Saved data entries
Context: an optimization exercise on an open-source flow, tuned for small area and a short achievable clock period. The choices shown serve that exercise and are no tape-out recipe.
Function was checked by simulation only, so behaviour that the tests miss may differ from the original.

wip/harbor:
Design PE, start of the top module:
module PE#(
    parameter d_width = 32,
    parameter a_width = 8,
    parameter iact_size =  5,
    parameter kernel_size = 3
)
(
    input start,
    input clk, rst_n,
    input [d_width -1 : 0] weight,
    input [d_width -1 : 0] iact,
    output reg load_weight,
    output reg load_iact,
    output reg done,
    output reg [d_width -1 : 0] pe_out
);
Settings: LEC_CHECK=0, CAP_MARGIN=20, CORE_MARGIN=2, CORE_UTILIZATION=60, CTS_BUF_LIST=sky130_fd_sc_hd__clkbuf_16, CTS_CLUSTER_DIAMETER=100, CTS_CLUSTER_SIZE=32, SLEW_MARGIN=20, TNS_END_PERCENT=30, BUFFER_PORTS_ARGS=-buffer_cell sky130_fd_sc_hd__buf_2, SETUP_SLACK_MARGIN=6.9, SETUP_MOVE_SEQUENCE=sizeup,swap; clock period 10.0 ns.
standard.sh (not shown) runs the stock make flow with config.mk's settings and CLKGATE_MAP_FILE= SYNTH_SCRIPT=/design/flow/synth_recipe.tcl, a recipe that flattens the netlist after the stock synthesis.
==> flow/flow/run.sh <==
#!/bin/bash
# Layout flow: the standard layout (standard.sh) with these changes:
#  - the port buffers are buf_2 cells instead of the cell buffer_ports picks;
#  - timing repair aims at 6.9 ns of setup slack at the 10 ns clock, and
#    may only resize cells and swap pins (no buffers, no cloning).
set -euo pipefail
cat >> config.mk <<'EOC'
export BUFFER_PORTS_ARGS = -buffer_cell sky130_fd_sc_hd__buf_2
export SETUP_SLACK_MARGIN = 6.9
export SETUP_MOVE_SEQUENCE = sizeup,swap
EOC
bash standard.sh > standard.log 2>&1
Edits applied to the flow inputs when going from wip/harbor to wip/raven:
- swapping 60 for 65 in CORE_UTILIZATION
### Flow results
Wire length delta (wip/raven − wip/harbor): unfavourable
Looking at number of tap cells added at floorplan, wip/raven sits 10% lower than wip/harbor does.
wip/raven vs wip/harbor: hold slack down in wip/raven
wip/raven | stages: all done | timing, DRC, antenna: all pass
Weighted congestion reported at the end of routability-driven placement (higher): wip/raven
Between wip/raven and wip/harbor, worst setup margin is lower for wip/raven, wip/harbor comes in above that.
Sort wip/raven and wip/harbor by total of plain and repair buffers excluding clock buffers, ascending, and wip/raven comes first.
Diff wip/raven..wip/harbor | sequential share of layout area | negligible
Any difference in area added between synthesis and finish between wip/harbor and wip/raven is small enough to ignore.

▶ **Work item**:
Every line in the data above that contains the word "shown" should be copied.

▶ **Answer to this problem**:
Context: an optimization exercise on an open-source flow, tuned for small area and a short achievable clock period. The choices shown serve that exercise and are no tape-out recipe.
standard.sh (not shown) runs the stock make flow with config.mk's settings and CLKGATE_MAP_FILE= SYNTH_SCRIPT=/design/flow/synth_recipe.tcl, a recipe that flattens the netlist after the stock synthesis.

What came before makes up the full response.